◆ **Task to carry out**
Only an exact repetition of all the entries will be accepted.

━━━━━━━━━━━━━━━━━━━━━━━━━━━━━━

--- src/rtl/fsr_pkg.sv ---
// Package: bit positions and encodings of the FP status word.
// Assumes a 64-bit register; the positions are fixed because the
// trap/accrue decision and the datapath decode depend on them.
package fsr_pkg;
    localparam int FSR_W     = 64;
    localparam int EXC_W     = 5;
    localparam int CEXC_LSB  = 0;
    localparam int AEXC_LSB  = CEXC_LSB + EXC_W;
    localparam int TEM_LSB   = CEXC_LSB + 23;
    localparam int FTT_LSB   = 14;
    localparam int FTT_W     = 3;
    localparam int RD_LSB    = 30;
    localparam int RD_W      = 2;
    localparam int FCC_BASE  = 10;
    localparam int FCC_W     = 2;
    localparam int N_FCC     = 4;
    localparam int SEL_W     = $clog2(N_FCC);
    localparam int EXC_NV    = 4;
    localparam int TT_W      = 8;
    localparam int RND_N     = 1 << RD_W;

    localparam logic [FTT_W-1:0] FTT_IEEE  = 3'd1;
    localparam logic [FSR_W-1:0] LD32_MASK = 64'h0000_0000_CF80_0FFF;
    localparam logic [FSR_W-1:0] LD64_MASK = 64'h0000_003F_CF80_0FFF;

    typedef enum logic [FCC_W-1:0] {
        REL_EQ = 2'b00,
        REL_LT = 2'b01,
        REL_GT = 2'b10,
        REL_UN = 2'b11
    } rel_e;

    // Lowest bit of condition field k: field 0 at the base, the others
    // at added shifts of 22, 24 and 26 from the base.
    function automatic int fcc_lsb(input int k);
        return (k == 0) ? FCC_BASE : FCC_BASE + 20 + 2 * k;
    endfunction
endpackage

--- src/rtl/fsr_exc_unit.sv ---
// Exception unit: forms the current-exception vector of the retiring
// operation (adding compare-generated invalid) and decides whether it
// hits an enabled trap. Purely combinational; assumes the flags are
// valid whenever the caller qualifies them with its strobe.
module fsr_exc_unit
    import fsr_pkg::*;
(
    input  logic [EXC_W-1:0] raw_flags,
    input  logic             is_cmp,
    input  logic             cmp_signal,
    input  logic             cmp_qnan,
    input  logic             cmp_snan,
    input  logic [EXC_W-1:0] trap_en,
    output logic [EXC_W-1:0] cexc,
    output logic             trap_hit
);
    logic cmp_invalid;

    // Compare invalid: any NaN when signaling, only signaling NaNs when quiet.
    always_comb begin
        cmp_invalid = is_cmp && (cmp_snan || (cmp_signal && cmp_qnan));
    end

    // Current exceptions and the enabled-trap test.
    always_comb begin
        cexc = raw_flags;
        cexc[EXC_NV] = raw_flags[EXC_NV] | cmp_invalid;
        trap_hit = |(cexc & trap_en);
    end

    // A compare that saw a signaling NaN must always report invalid.
    always_comb begin
        if (is_cmp && cmp_snan) begin
            p_snan_invalid_r8: assert (cexc[EXC_NV] == 1'b1)
                else $error("snan compare without invalid");
        end
    end
endmodule

--- src/rtl/fsr_fcc_unit.sv ---
// Condition-field unit: takes the four condition fields and writes the
// relation code into the selected one when enabled. One generate slice
// per field; assumes sel is in range 0..N_FCC-1.
module fsr_fcc_unit
    import fsr_pkg::*;
(
    input  logic [N_FCC*FCC_W-1:0] fcc_in,
    input  logic                   wr_en,
    input  logic [SEL_W-1:0]       sel,
    input  logic [FCC_W-1:0]       code,
    output logic [N_FCC*FCC_W-1:0] fcc_out
);
    for (genvar k = 0; k < N_FCC; k++) begin : g_field
        // Replace this field only when it is the selected one.
        always_comb begin
            if (wr_en && (sel == SEL_W'(k)))
                fcc_out[k*FCC_W +: FCC_W] = code;
            else
                fcc_out[k*FCC_W +: FCC_W] = fcc_in[k*FCC_W +: FCC_W];
        end
    end
endmodule

--- src/rtl/fsr_rnd_decode.sv ---
// Rounding decode: turns the 2-bit rounding-direction field into a
// one-hot select {-inf, +inf, zero, nearest}. An undefined value falls
// back to toward-zero.
module fsr_rnd_decode
    import fsr_pkg::*;
(
    input  logic [RD_W-1:0]  rd,
    output logic [RND_N-1:0] rnd_sel
);
    // Field value to one-hot mode.
    always_comb begin
        case (rd)
            2'b00:   rnd_sel = 4'b0001;
            2'b01:   rnd_sel = 4'b0010;
            2'b10:   rnd_sel = 4'b0100;
            2'b11:   rnd_sel = 4'b1000;
            default: rnd_sel = 4'b0010;
        endcase
    end
endmodule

━━━━━━━━━━━━━━━━━━━━━━━━━━━━━━

◆ **Result of the task**
--- src/rtl/fsr_pkg.sv ---
// Package: bit positions and encodings of the FP status word.
// Assumes a 64-bit register; the positions are fixed because the
// trap/accrue decision and the datapath decode depend on them.
package fsr_pkg;
    localparam int FSR_W     = 64;
    localparam int EXC_W     = 5;
    localparam int CEXC_LSB  = 0;
    localparam int AEXC_LSB  = CEXC_LSB + EXC_W;
    localparam int TEM_LSB   = CEXC_LSB + 23;
    localparam int FTT_LSB   = 14;
    localparam int FTT_W     = 3;
    localparam int RD_LSB    = 30;
    localparam int RD_W      = 2;
    localparam int FCC_BASE  = 10;
    localparam int FCC_W     = 2;
    localparam int N_FCC     = 4;
    localparam int SEL_W     = $clog2(N_FCC);
    localparam int EXC_NV    = 4;
    localparam int TT_W      = 8;
    localparam int RND_N     = 1 << RD_W;

    localparam logic [FTT_W-1:0] FTT_IEEE  = 3'd1;
    localparam logic [FSR_W-1:0] LD32_MASK = 64'h0000_0000_CF80_0FFF;
    localparam logic [FSR_W-1:0] LD64_MASK = 64'h0000_003F_CF80_0FFF;

    typedef enum logic [FCC_W-1:0] {
        REL_EQ = 2'b00,
        REL_LT = 2'b01,
        REL_GT = 2'b10,
        REL_UN = 2'b11
    } rel_e;

    // Lowest bit of condition field k: field 0 at the base, the others
    // at added shifts of 22, 24 and 26 from the base.
    function automatic int fcc_lsb(input int k);
        return (k == 0) ? FCC_BASE : FCC_BASE + 20 + 2 * k;
    endfunction
endpackage

--- src/rtl/fsr_exc_unit.sv ---
// Exception unit: forms the current-exception vector of the retiring
// operation (adding compare-generated invalid) and decides whether it
// hits an enabled trap. Purely combinational; assumes the flags are
// valid whenever the caller qualifies them with its strobe.
module fsr_exc_unit
    import fsr_pkg::*;
(
    input  logic [EXC_W-1:0] raw_flags,
    input  logic             is_cmp,
    input  logic             cmp_signal,
    input  logic             cmp_qnan,
    input  logic             cmp_snan,
    input  logic [EXC_W-1:0] trap_en,
    output logic [EXC_W-1:0] cexc,
    output logic             trap_hit
);
    logic cmp_invalid;

    // Compare invalid: any NaN when signaling, only signaling NaNs when quiet.
    always_comb begin
        cmp_invalid = is_cmp && (cmp_snan || (cmp_signal && cmp_qnan));
    end

    // Current exceptions and the enabled-trap test.
    always_comb begin
        cexc = raw_flags;
        cexc[EXC_NV] = raw_flags[EXC_NV] | cmp_invalid;
        trap_hit = |(cexc & trap_en);
    end

    // A compare that saw a signaling NaN must always report invalid.
    always_comb begin
        if (is_cmp && cmp_snan) begin
            p_snan_invalid_r8: assert (cexc[EXC_NV] == 1'b1)
                else $error("snan compare without invalid");
        end
    end
endmodule

--- src/rtl/fsr_fcc_unit.sv ---
// Condition-field unit: takes the four condition fields and writes the
// relation code into the selected one when enabled. One generate slice
// per field; assumes sel is in range 0..N_FCC-1.
module fsr_fcc_unit
    import fsr_pkg::*;
(
    input  logic [N_FCC*FCC_W-1:0] fcc_in,
    input  logic                   wr_en,
    input  logic [SEL_W-1:0]       sel,
    input  logic [FCC_W-1:0]       code,
    output logic [N_FCC*FCC_W-1:0] fcc_out
);
    for (genvar k = 0; k < N_FCC; k++) begin : g_field
        // Replace this field only when it is the selected one.
        always_comb begin
            if (wr_en && (sel == SEL_W'(k)))
                fcc_out[k*FCC_W +: FCC_W] = code;
            else
                fcc_out[k*FCC_W +: FCC_W] = fcc_in[k*FCC_W +: FCC_W];
        end
    end
endmodule

--- src/rtl/fsr_rnd_decode.sv ---
// Rounding decode: turns the 2-bit rounding-direction field into a
// one-hot select {-inf, +inf, zero, nearest}. An undefined value falls
// back to toward-zero.
module fsr_rnd_decode
    import fsr_pkg::*;
(
    input  logic [RD_W-1:0]  rd,
    output logic [RND_N-1:0] rnd_sel
);
    // Field value to one-hot mode.
    always_comb begin
        case (rd)
            2'b00:   rnd_sel = 4'b0001;
            2'b01:   rnd_sel = 4'b0010;
            2'b10:   rnd_sel = 4'b0100;
            2'b11:   rnd_sel = 4'b1000;
            default: rnd_sel = 4'b0010;
        endcase
    end
endmodule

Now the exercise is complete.